In Africa, the Middle East, Mexico, Asia, and South America, more than one billion people are at risk of contracting leishmaniasis, a disease spread through sandflies and caused by the parasite Leishmania major, which manifests most commonly as skin lesions but with the potential for more harmful internal damage. Leishmaniasis mainly affects people in tropical and subtropical areas with limited access to medicine. As yet, no vaccine or drug ensures protection from this disease and some forms of leishmaniasis can be fatal without proper treatment.
Prajwal Gurung, PhD, assistant professor in Internal Medicine, and a team of researchers have discovered that the Leishmania major parasite impedes signaling protein murine-CXCL1’s function by promoting degradation at the C-terminal end. A recent publication from the team in PLOS Neglected Tropical Diseases finds that Leishmania major uses metalloproteases to evade and degrade CXCL1 signaling proteins. Furthermore, Gurung designed synthetic peptides that could inhibit Leishmania major metalloproteases by using cleavage information from the C-terminal end of CXCL1.

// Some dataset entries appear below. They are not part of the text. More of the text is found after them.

`config.mk`:
```
export PLATFORM = sky130hd
export DESIGN_NAME = register_file
export DESIGN_NICKNAME = d
export VERILOG_FILES = /design/src/rtl/register_file.sv
export SDC_FILE = /design/constraint.sdc
export NUM_CORES = 2
export LEC_CHECK = 0
export CAP_MARGIN = 20
export CORE_MARGIN = 2
export CORE_UTILIZATION = 35
export CTS_CLUSTER_DIAMETER = 50
export DETAILED_ROUTE_END_ITERATION = 16
export GPL_ROUTABILITY_DRIVEN = 0
export GPL_TIMING_DRIVEN = 0
export MAX_ROUTING_LAYER = met4
export PLACE_DENSITY = 0.51
export SLEW_MARGIN = 20
export SYNTH_ARGS = -nofsm -noshare
export SYNTH_HDL_FRONTEND = slang
export SYNTH_SLANG_ARGS = --single-unit
```
`constraint.sdc`:
```
create_clock -name clk -period 8.9 [get_ports clk]
set_input_delay 1.335 -clock clk [delete_from_list [all_inputs] [get_ports clk]]
set_output_delay 1.335 -clock clk [all_outputs]
set_load 0.02 [all_outputs]
```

“Our study identified an immune evasion strategy employed by Leishmania major to evade innate immune responses in mice,” Gurung said, “and further highlights that targeting these Leishmania major metalloproteases may be important in controlling infection within the [infected] population and transmittance of the disease.” For the endemic populations such as Africa and the Middle East, the destruction of Leishmania major metalloproteases by synthetic peptides offers a technique to help limit the spread of the disease.
Collaborators on this publication include Internal Medicine’s Mary E. Wilson, MD; Matthew Yorek; Barun Poudel, PhD; Lalita Mazgaeen; and Marhsall Pope, PhD.